*ASSIGNMENT*
Return, from the material below, each line in which the word "group" is present.

● ● ● ● ●

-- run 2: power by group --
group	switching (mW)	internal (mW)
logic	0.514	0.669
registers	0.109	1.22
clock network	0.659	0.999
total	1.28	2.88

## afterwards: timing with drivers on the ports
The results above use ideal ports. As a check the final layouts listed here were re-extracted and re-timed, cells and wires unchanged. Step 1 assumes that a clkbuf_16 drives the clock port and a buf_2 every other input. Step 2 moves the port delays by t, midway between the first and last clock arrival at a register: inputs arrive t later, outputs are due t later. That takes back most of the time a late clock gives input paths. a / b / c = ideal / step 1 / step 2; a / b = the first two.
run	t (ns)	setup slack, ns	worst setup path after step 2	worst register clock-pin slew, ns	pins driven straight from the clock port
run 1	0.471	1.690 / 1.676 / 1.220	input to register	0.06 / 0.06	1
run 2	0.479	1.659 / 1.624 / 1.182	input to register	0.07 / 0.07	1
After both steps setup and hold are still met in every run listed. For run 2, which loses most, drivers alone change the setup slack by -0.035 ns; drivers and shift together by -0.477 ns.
This is an optimization exercise on Yosys and OpenROAD, whose aim is small area, a short achievable clock period and few clock cycles per item, not a production implementation. Where RTL was checked, it was by simulation tests only, not by an equivalence proof against the original. Power and IR drop assume default switching activity.

## frame_encoder
module frame_encoder #(
    parameter MAX_LEN = 64
) (
    input  wire       clk,
    input  wire       rst,
    input  wire       in_valid,
    output reg        in_ready,
    input  wire [7:0] in_data,
    input  wire       in_last,
    input  wire       in_corrupt,
    output reg        out_valid,
    input  wire       out_ready,
    output reg  [7:0] out_data,
    output reg        out_last
);
Size in the first run: ~2700 cells after synthesis, about 650 flip-flops, roughly 27000 um^2 of cells after synthesis.
==> flow/config.mk <==
export PLATFORM = sky130hd
export DESIGN_NAME = frame_encoder
export DESIGN_NICKNAME = frame_encoder
export VERILOG_FILES = /design/flow/design.v
export SDC_FILE = /design/flow/constraint.sdc
export NUM_CORES = 4
export LEC_CHECK = 0
export ABC_AREA = 1
export CAP_MARGIN = 20
export CORE_MARGIN = 2
export CORE_UTILIZATION = 40
export CTS_BUF_LIST = sky130_fd_sc_hd__clkbuf_4 sky130_fd_sc_hd__clkbuf_8
export PLACE_DENSITY = 0.6
export SETUP_SLACK_MARGIN = 3.5
export SLEW_MARGIN = 20
==> flow/constraint.sdc <==
create_clock -name core_clock -period 6.0 [get_ports {clk}]
set_input_delay 1.2000 -clock core_clock [delete_from_list [all_inputs] [get_ports {clk}]]
set_output_delay 1.2000 -clock core_clock [all_outputs]
set_load 0.01 [all_outputs]
run.sh (not shown) runs the stock make flow with config.mk's settings and CLKGATE_MAP_FILE= SYNTH_SCRIPT=/design/flow/synth_recipe.tcl, a recipe that flattens the netlist after the stock synthesis.
The baseline completed with no timing, DRC or antenna violations.
Then changed:
--- a/flow/config.mk
+++ b/flow/config.mk
@@ -10,5 +10,4 @@
 export CORE_MARGIN = 2
 export CORE_UTILIZATION = 40
-export CTS_BUF_LIST = sky130_fd_sc_hd__clkbuf_4 sky130_fd_sc_hd__clkbuf_8
 export PLACE_DENSITY = 0.6
 export SETUP_SLACK_MARGIN = 3.5
Maximum frequency falls by 4.7%.
Via count is lower by about 0.6%.
Sequential share of layout area is lower by 0.30 points.
Power is higher by about 1.6%.
Synthesized cell count stays the same.
Global-route usage stays flat.
Combinational power came out higher by about 2.3%.
Cell area is higher by 0.49%.
No functional check of the RTL was part of any run of this note.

● ● ● ● ●

*WRITTEN ANSWER*
-- run 2: power by group --
group	switching (mW)	internal (mW)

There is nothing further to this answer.